At the same time, Mr. Scott implored Congress to free up more money, saying Florida had posted $26 million and could use federal support.

“We’re going to spend the money that we need to, to do the right things,” Mr. Scott said.

Until last week, the federal Centers for Disease Control and Prevention were able to link more than 1,650 Zika cases in the states and the District of Columbia to people who had returned from countries where the virus was circulating, plus one case of accidental laboratory infection, although mosquitoes have infected more than 5,000 people in Puerto Rico.

The discovery of locally acquired cases in Florida — the first in the continental U.S. — is reinvigorating a partisan fight over federal funding to stem the disease at home and abroad, though Congress is trading barbs from afar during a seven-week break from Capitol Hill.

Mr. Obama paused from a press conference on the Islamic State to address America’s war on mosquitoes, saying money to beat back transmission and develop a vaccine is “rapidly running out.”

The president requested nearly $2 billion in February to deal with Zika but didn’t find money elsewhere in the budget to offset the cost, angering Republicans who said there was money left over from the fight against Ebola in West Africa.

“Not only did the Republican-led Congress not pass our request, they worked to cut it,” Mr. Obama said, noting that lawmakers left Capitol Hill without reaching a deal.

Dozens of Senate Democrats urged leading Republicans on Thursday to end the August recess so lawmakers can reach an agreement. Their sharply worded letter accused Republican leaders of doing nothing to fund the fight against Zika, though Democrats last month voted to block a Republican-drafted deal that provided $1.1 billion to combat the disease.

Mr. Obama said that deal simply wasn’t good enough.

That package tapped federal accounts for Ebola and Obamacare to offset $750 million of the cost, angering Democrats who wanted to swiftly pass Mr. Obama’s request for $1.9 billion. They later endorsed a $1.1 billion Senate deal that also would have tacked the money onto the deficit.

“The problems the American people confront do not disappear simply because Congress does,” Senate Minority Leader Harry Reid, Nevada Democrat, and his troops wrote to Senate Majority Leader Mitch McConnell, Kentucky Republican, and House Speaker Paul D. Ryan, Wisconsin Republican.

Mr. Ryan accused Senate Democrats on Thursday of using the Zika crisis as a political weapon against Republicans in a contentious election year.

“One important thing to know about this plan is that it is a compromise. We agreed to the exact level of funding Senate Democrats have supported. Democrats sought to have none of the funding be offset, and we agreed to partially offset it,” Mr. Ryan wrote in an op-ed for USA Today. “Unfortunately, when this plan went to the Senate for a vote, Democrats derailed it.”

In the meantime, Miami-Dade County is doing what it can to knock out pesky Aedes aegypti mosquitoes that typically carry Zika.

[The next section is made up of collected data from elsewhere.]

From an optimization exercise on the open Yosys and OpenROAD flow, aimed at small area; shortcuts taken in it are not production practice.
Where RTL was checked, it was by simulation tests only, not by an equivalence proof against the original.
Power is estimated from default activity; no workload was simulated.

Setup of ember:
==> flow/design.v <==
`timescale 1ns/1ns
package frame_pkg;
    typedef logic [24-1:0]      psn_t;
    typedef logic [256-1:0]     fdata_t;
    typedef logic [4-1:0]          delay_t;
    typedef logic [2-1:0] lane_idx_t;
    typedef enum logic [1:0] {
        FT_HEAD = 2'd0,
        FT_BODY = 2'd1,
        FT_TAIL = 2'd2,
        FT_ERR  = 2'd3
    } frame_type_e;
    typedef struct packed {
        psn_t        psn;
        frame_type_e ftype;
    } frame_meta_t;
    typedef struct packed {
        frame_meta_t meta;
        fdata_t      data;
        logic        good;
    } frame_t;
    typedef enum logic [1:0] {LANE_IDLE, LANE_WAIT, LANE_DONE} lane_state_e;
    typedef enum logic [1:0] {RPT_IDLE, RPT_WAIT, RPT_OUTPUT} rpt_state_e;
endpackage
`timescale 1ns/1ns
`timescale 1ns/1ns
`timescale 1ns/1ns
`timescale 1ns/1ns
`timescale 1ns/1ns
module frame_processor_top (
    input  logic                    clk,
    input  logic                    rst_n,
    input  logic                    i_valid_1,
    output logic                    o_ready_1,
    input  logic [1:0]              i_frame_type,
    input  logic [24-1:0]  i_frame_psn,
    input  logic [256-1:0] i_frame_data,
    output logic                    o_valid_2,
    input  logic                    i_ready_2,
    output logic [24-1:0]  o_frame_psn_2,
    output logic [1:0]              o_frame_type_2,
    output logic [256-1:0] o_frame_data_2,
    output logic                    o_valid_3,
    input  logic                    i_ready_3,
    output logic [24-1:0]  o_frame_psn_3,
    output logic [1:0]              o_frame_type_3,
    output logic [256-1:0] o_frame_data_3,
    output logic                    o_valid_4,
    input  logic                    i_ready_4,
    output logic [24-1:0]  o_frame_psn_4,
    output logic [1:0]              o_frame_type_4
);
    localparam int PW = 24;
    localparam int DW = 256;
    localparam int NL = 4;
    logic [PW-1:0] exp_psn;
    logic [PW-1:0] out_psn;
    logic [2:0]    n_good;
    logic          inside_frame;
    logic [1:0]    disp_ptr;
    logic          accept;
    logic          frame_good;
    logic [NL-1:0] lane_free;
    logic [NL-1:0] lane_done;
    logic [NL-1:0] lane_good;
    logic [NL-1:0] lane_load;
    logic [NL-1:0] lane_release;
    assign o_ready_1  = lane_free[disp_ptr];
    assign accept     = i_valid_1 && o_ready_1;
    assign frame_good = (i_frame_type != 2'd3) && (i_frame_psn == exp_psn)
                     && ((i_frame_type == 2'd0) || inside_frame);
    always_ff @(posedge clk or negedge rst_n) begin
        if (!rst_n) begin
            inside_frame <= 1'b0;
            disp_ptr     <= '0;
        end else if (accept) begin
            if (i_frame_type == 2'd0)      inside_frame <= 1'b1;
            else if (i_frame_type == 2'd2) inside_frame <= 1'b0;
            disp_ptr <= disp_ptr + 1'b1;
        end
    end
    assign exp_psn = out_psn + PW'(n_good);
    logic [DW-1:0] lane_din;
    assign lane_din = {i_frame_data[DW-1:PW], frame_good ? i_frame_data[PW-1:0] : i_frame_psn};
    logic [NL*DW-1:0] lane_data;
    logic [NL*2-1:0]  lane_type;
    for (genvar g = 0; g < NL; g++) begin : g_lane
        logic [3:0]    cnt;
        logic [DW-1:0] data;
        logic [1:0]    ftype;
        logic          good;
        assign lane_load[g] = accept && (disp_ptr == 2'(g));
        always_ff @(posedge clk or negedge rst_n) begin
            if (!rst_n) begin
                cnt <= '0;
            end else if (lane_load[g]) begin
                cnt <= {1'b0, i_frame_psn[2:0]} + 4'd3;
            end else if (cnt > 4'd1) begin
                cnt <= cnt - 4'd1;
            end else if (lane_release[g]) begin
                cnt <= '0;
            end
        end
        always_ff @(posedge clk) begin
            if (lane_load[g]) begin
                data  <= lane_din;
                ftype <= i_frame_type;
                good  <= frame_good;
            end
        end
        assign lane_free[g] = (cnt == 4'd0);
        assign lane_done[g] = (cnt == 4'd1);
        assign lane_good[g] = good;
        assign lane_data[g*DW +: DW] = data;
        assign lane_type[g*2 +: 2]   = ftype;
    end
    logic [NL-1:0] drain_oh;
    logic [DW-1:0] cur_data;
    logic [1:0]    cur_type;
    logic          cur_good;
    logic          cur_done;
    logic          present;
    logic          fire;
    logic          rpt_full;
    always_comb begin
        cur_data = '0;
        cur_type = '0;
        cur_good = 1'b0;
        cur_done = 1'b0;
        for (int k = 0; k < NL; k++) begin
            cur_data = cur_data | (lane_data[k*DW +: DW] & {DW{drain_oh[k]}});
            cur_type = cur_type | (lane_type[k*2 +: 2] & {2{drain_oh[k]}});
            cur_good = cur_good | (lane_good[k] & drain_oh[k]);
            cur_done = cur_done | (lane_done[k] & drain_oh[k]);
        end
    end
    assign present   = cur_done && !rpt_full;
    assign o_valid_2 = present && cur_good;
    assign o_valid_3 = present && !cur_good;
    assign fire      = (o_valid_2 && i_ready_2) || (o_valid_3 && i_ready_3);
    assign lane_release = fire ? drain_oh : '0;
    assign o_frame_psn_2  = out_psn;
    assign o_frame_type_2 = cur_type;
    assign o_frame_data_2 = cur_data;
    assign o_frame_psn_3  = cur_data[PW-1:0];
    assign o_frame_type_3 = cur_type;
    assign o_frame_data_3 = '0;
    always_ff @(posedge clk or negedge rst_n) begin
        if (!rst_n) begin
            drain_oh <= 4'b0001;
            out_psn  <= '0;
            n_good   <= '0;
        end else begin
            if (fire) begin
                drain_oh <= {drain_oh[NL-2:0], drain_oh[NL-1]};
                if (cur_good) out_psn <= out_psn + 1'b1;
            end
            case ({accept && frame_good, fire && cur_good})
                2'b10:   n_good <= n_good + 1'b1;
                2'b01:   n_good <= n_good - 1'b1;
                default: n_good <= n_good;
            endcase
        end
    end
    logic [PW+1:0] rpt_in;
    logic [PW+1:0] q0, q1, q2, q3;
    logic [PW+1:0] head;
    logic [PW+1:0] rpt;
    logic [1:0]    wr_ptr;
    logic [1:0]    rd_ptr;
    logic [2:0]    count;
    logic [2:0]    rstate;    
    logic          do_pop;
    assign rpt_in   = {cur_good ? out_psn : cur_data[PW-1:0], cur_type};
    assign rpt_full = count[2];
    assign do_pop   = (rstate == 3'd0) && (count != 3'd0);
    always_comb begin
        case (rd_ptr)
            2'd0:    head = q0;
            2'd1:    head = q1;
            2'd2:    head = q2;
            default: head = q3;
        endcase
    end
    always_ff @(posedge clk) begin
        if (fire && wr_ptr == 2'd0) q0 <= rpt_in;
        if (fire && wr_ptr == 2'd1) q1 <= rpt_in;
        if (fire && wr_ptr == 2'd2) q2 <= rpt_in;
        if (fire && wr_ptr == 2'd3) q3 <= rpt_in;
        if (do_pop) rpt <= head;
    end
    always_ff @(posedge clk or negedge rst_n) begin
        if (!rst_n) begin
            wr_ptr <= '0;
            rd_ptr <= '0;
            count  <= '0;
            rstate <= '0;
        end else begin
            if (fire)   wr_ptr <= wr_ptr + 1'b1;
            if (do_pop) rd_ptr <= rd_ptr + 1'b1;
            case ({fire, do_pop})
                2'b10:   count <= count + 1'b1;
                2'b01:   count <= count - 1'b1;
                default: count <= count;
            endcase
            if (do_pop) begin
                rstate <= {1'b1, head[1:0]};
            end else if (rstate > 3'd1) begin
                rstate <= rstate - 3'd1;
            end else if (rstate == 3'd1 && i_ready_4) begin
                rstate <= '0;
            end
        end
    end
    assign o_valid_4      = (rstate == 3'd1);
    assign o_frame_psn_4  = rpt[PW+1:2];
    assign o_frame_type_4 = rpt[1:0];
endmodule
clock: 5.0 ns
lec_check: 0
cap_margin: 20
core_margin: 2
core_utilization: 40
slew_margin: 20
standard.sh (not shown) runs the stock make flow with config.mk's settings and CLKGATE_MAP_FILE= SYNTH_SCRIPT=/design/flow/synth_recipe.tcl, a recipe that flattens the netlist after the stock synthesis.
==> flow/flow/run.sh <==
#!/bin/bash
# Standard layout with two changes: the port buffers use the smallest buffer
# cell, and clock tree synthesis uses clkbuf_8 clusters without dummy loads.
set -euo pipefail
bash standard.sh finish \
  "BUFFER_PORTS_ARGS=-buffer_cell sky130_fd_sc_hd__buf_1" \
  "CTS_ARGS=-sink_clustering_enable -repair_clock_nets -buf_list sky130_fd_sc_hd__clkbuf_8 -sink_clustering_size 16 -sink_clustering_max_diameter 50 -dont_use_dummy_load" \
  > make_finish.log 2>&1
ember was carried through to the last stage, and its layout satisfied the timing, design-rule and antenna checks.
Relative to ember, the following input files were edited for lagoon:
--- a/flow/design.v
+++ b/flow/design.v
@@ -128,4 +128,5 @@
         cur_good = 1'b0;
         cur_done = 1'b0;
+        n_good   = '0;
         for (int k = 0; k < NL; k++) begin
             cur_data = cur_data | (lane_data[k*DW +: DW] & {DW{drain_oh[k]}});
@@ -133,4 +134,5 @@
             cur_good = cur_good | (lane_good[k] & drain_oh[k]);
             cur_done = cur_done | (lane_done[k] & drain_oh[k]);
+            n_good   = n_good + 3'(lane_good[k] & !lane_free[k]);
         end
     end
@@ -150,15 +152,7 @@
             drain_oh <= 4'b0001;
             out_psn  <= '0;
-            n_good   <= '0;
-        end else begin
-            if (fire) begin
-                drain_oh <= {drain_oh[NL-2:0], drain_oh[NL-1]};
-                if (cur_good) out_psn <= out_psn + 1'b1;
-            end
-            case ({accept && frame_good, fire && cur_good})
-                2'b10:   n_good <= n_good + 1'b1;
-                2'b01:   n_good <= n_good - 1'b1;
-                default: n_good <= n_good;
-            endcase
+        end else if (fire) begin
+            drain_oh <= {drain_oh[NL-2:0], drain_oh[NL-1]};
+            if (cur_good) out_psn <= out_psn + 1'b1;
         end
     end
Findings:
Final area: lagoon vs ember, no meaningful difference
Looking at the reports, lagoon completed the entire flow and the layout it produced met the timing, design-rule and antenna checks.
Changes observed in lagoon relative to ember: number of antenna violations at the first check in global routing went up by 19%; critical path depth went up by 10; fraction of the core area covered by cells at the end of the flow went up by 0.30 points.
Final number of hold-violating endpoints: ember vs lagoon identical
The RTL of ember was laid out without a check of its function.

========
JK:
Another version of the RTL of frame_processor_top (not shown whole).
Size in the first run: roughly 3,000 cells after synthesis, roughly 1,200 flip-flops.
Settings: LEC_CHECK=0, CAP_MARGIN=20, CORE_MARGIN=2, CORE_UTILIZATION=40, SLEW_MARGIN=20; clock period 5.0 ns.
==> flow/flow/run.sh <==
#!/bin/bash
# Standard layout with three changes: the port buffers use the smallest
# buffer cell; clock tree synthesis uses clkbuf_4 clusters without dummy
# loads; and the constant-0 output ports share a few tie cells (flow/ties.tcl,
# run at the end of floorplan) instead of one tie cell per port.
set -euo pipefail
here=$(pwd)
bash standard.sh finish \
  "BUFFER_PORTS_ARGS=-buffer_cell sky130_fd_sc_hd__buf_1" \
  "CTS_ARGS=-sink_clustering_enable -repair_clock_nets -buf_list sky130_fd_sc_hd__clkbuf_4 -sink_clustering_size 10 -sink_clustering_max_diameter 40 -dont_use_dummy_load" \
  "SKIP_REPAIR_TIE_FANOUT=1" \
  "POST_FLOORPLAN_TCL=$here/flow/ties.tcl" \
  > make_finish.log 2>&1
Other scripts of this flow, unchanged in this note and not shown: flow/flow/ties.tcl
Relative to JK, the following input files were edited for MS:
diff --git a/flow/design.v b/flow/design.v
--- a/flow/design.v
+++ b/flow/design.v
@@ -73,106 +73,78 @@
         if (!rst_n) begin
             inside_frame <= 1'b0;
             disp_ptr     <= '0;
         end else if (accept) begin
             if (i_frame_type == 2'd0)      inside_frame <= 1'b1;
             else if (i_frame_type == 2'd2) inside_frame <= 1'b0;
             disp_ptr <= disp_ptr + 1'b1;
         end
     end
     assign exp_psn = out_psn + PW'(n_good);
     logic [DW-1:0] lane_din;
     assign lane_din = {i_frame_data[DW-1:PW], frame_good ? i_frame_data[PW-1:0] : i_frame_psn};
+    logic [NL*DW-1:0] lane_data;
+    logic [NL*2-1:0]  lane_type;
     for (genvar g = 0; g < NL; g++) begin : g_lane
-        logic [3:0] cnt;
-        logic       good;
+        logic [3:0]    cnt;
+        logic [DW-1:0] data;
+        logic [1:0]    ftype;
+        logic          good;
         assign lane_load[g] = accept && (disp_ptr == 2'(g));
         always_ff @(posedge clk or negedge rst_n) begin
             if (!rst_n) begin
                 cnt <= '0;
             end else if (lane_load[g]) begin
                 cnt <= {1'b0, i_frame_psn[2:0]} + 4'd3;
             end else if (cnt > 4'd1) begin
                 cnt <= cnt - 4'd1;
             end else if (lane_release[g]) begin
                 cnt <= '0;
             end
         end
         always_ff @(posedge clk) begin
             if (lane_load[g]) begin
-                good <= frame_good;
+                data  <= lane_din;
+                ftype <= i_frame_type;
+                good  <= frame_good;
             end
         end
         assign lane_free[g] = (cnt == 4'd0);
         assign lane_done[g] = (cnt == 4'd1);
         assign lane_good[g] = good;
+        assign lane_data[g*DW +: DW] = data;
+        assign lane_type[g*2 +: 2]   = ftype;
     end
     logic [NL-1:0] drain_oh;
     logic [DW-1:0] cur_data;
     logic [1:0]    cur_type;
     logic          cur_good;
     logic          cur_done;
     logic          present;
     logic          fire;
     logic          rpt_full;
     always_comb begin
+        cur_data = '0;
+        cur_type = '0;
         cur_good = 1'b0;
         cur_done = 1'b0;
         n_good   = '0;
         for (int k = 0; k < NL; k++) begin
+            cur_data = cur_data | (lane_data[k*DW +: DW] & {DW{drain_oh[k]}});
+            cur_type = cur_type | (lane_type[k*2 +: 2] & {2{drain_oh[k]}});
             cur_good = cur_good | (lane_good[k] & drain_oh[k]);
             cur_done = cur_done | (lane_done[k] & drain_oh[k]);
             n_good   = n_good + 3'(lane_good[k] & !lane_free[k]);
         end
     end
-    localparam int SW = DW + 2;    
-    logic [SW-1:0] st_in;
-    logic [SW-1:0] head_q, head_d;
-    logic [SW-1:0] x0, x1, x2;
-    logic          head_full;
-    logic [2:0]    xrd_oh, xwr_oh;
-    logic [1:0]    xcnt;
-    logic          load_head;
-    assign st_in     = {i_frame_type, lane_din};
-    assign load_head = (xcnt != 2'd0) && (!head_full || fire);
-    assign head_d = ({SW{!load_head}} & head_q)
-                  | ({SW{load_head && xrd_oh[0]}} & x0)
-                  | ({SW{load_head && xrd_oh[1]}} & x1)
-                  | ({SW{load_head && xrd_oh[2]}} & x2);
-    always_ff @(posedge clk) begin
-        head_q <= head_d;
-        if (accept && xwr_oh[0]) x0 <= st_in;
-        if (accept && xwr_oh[1]) x1 <= st_in;
-        if (accept && xwr_oh[2]) x2 <= st_in;
-    end
-    always_ff @(posedge clk or negedge rst_n) begin
-        if (!rst_n) begin
-            head_full <= 1'b0;
-            xrd_oh    <= 3'b001;
-            xwr_oh    <= 3'b001;
-            xcnt      <= '0;
-        end else begin
-            if (load_head)  head_full <= 1'b1;
-            else if (fire)  head_full <= 1'b0;
-            if (load_head)  xrd_oh <= {xrd_oh[1:0], xrd_oh[2]};
-            if (accept)     xwr_oh <= {xwr_oh[1:0], xwr_oh[2]};
-            case ({accept, load_head})
-                2'b10:   xcnt <= xcnt + 2'd1;
-                2'b01:   xcnt <= xcnt - 2'd1;
-                default: xcnt <= xcnt;
-            endcase
-        end
-    end
-    assign cur_data = head_q[DW-1:0];
-    assign cur_type = head_q[SW-1:DW];
     assign present   = cur_done && !rpt_full;
     assign o_valid_2 = present && cur_good;
     assign o_valid_3 = present && !cur_good;
     assign fire      = (o_valid_2 && i_ready_2) || (o_valid_3 && i_ready_3);
     assign lane_release = fire ? drain_oh : '0;
     assign o_frame_psn_2  = out_psn;
     assign o_frame_type_2 = cur_type;
     assign o_frame_data_2 = cur_data;
     assign o_frame_psn_3  = cur_data[PW-1:0];
     assign o_frame_type_3 = cur_type;
     assign o_frame_data_3 = '0;
     always_ff @(posedge clk or negedge rst_n) begin
==> summary.txt <==
Side by side, combined global-route utilization of all metal layers turned out lower in MS than in JK. Lower transition time of the tightest slew-check pin was reported by JK, not MS. | number of synthesized flops with an enable pin | MS vs JK | 28% higher |. Critical path depth: JK vs MS identical. Between MS and JK, the sequential share of layout area is higher for MS. JK -> MS: power increased by a few percent. Number of multi-input logic gates for MS: about 2.6% down relative to JK. JK → MS: wire length of the first global-routing pass moved up, die outline area moved up, maximum number of pins on one net before global-route repair moved down, placer congestion estimate moved down, design area moved up. Summary: post-synthesis cell area, MS worse than JK.

-- what the ideal ports hide --
How much do the figures lean on ideal ports? The routed layouts below were timed once more, with nothing changed but the port constraints.
Step 1 assumes that a clkbuf_16 drives the clock port and a buf_2 every other input.
Step 2 moves the port delays by t, midway between the first and last clock arrival at a register: inputs arrive t later, outputs are due t later. That takes back most of the time a late clock gives input paths.
a / b / c = no drivers / after step 1 / after step 2; a / b = the first two.
run	t, ns	setup slack, ns	hold slack, ns	worst setup path at the end
ember	0.801	0.850 / 0.782 / 0.982	0.214 / 0.168 / 0.488	input to register
lagoon	0.792	0.290 / 0.290 / 0.290	0.380 / 0.345 / 0.512	register to register
JK	1.054	0.437 / 0.437 / 0.437	0.168 / 0.155 / 0.441	register to register
MS	1.068	0.193 / 0.193 / 0.193	0.170 / 0.140 / 0.518	register to register
After both steps setup and hold are still met in every run listed.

Dr. Thomas R. Frieden, director of the CDC, said active transmission has been traced to a 500-square-foot section of Miami just north of downtown, so the square-mile demarcated by federal and state officials is a “buffer zone” around that area.

He said no one should be surprised if more infections are detected despite efforts to beat back transmission, and pregnant women are urged to stay away from the area.

Dr. Frieden said the planes are testing an insecticide known as Naled after local mosquitoes appeared resistant to other sprays. He said the tiny droplets are able to waft into nooks that trucks and backpack sprayers can’t reach, though the aerial effort is only one part of a comprehensive strategy to knock out the insects.

“It’s difficult because this mosquito also lives indoors,” Dr. Frieden said.

Dave Boyer contributed to this report.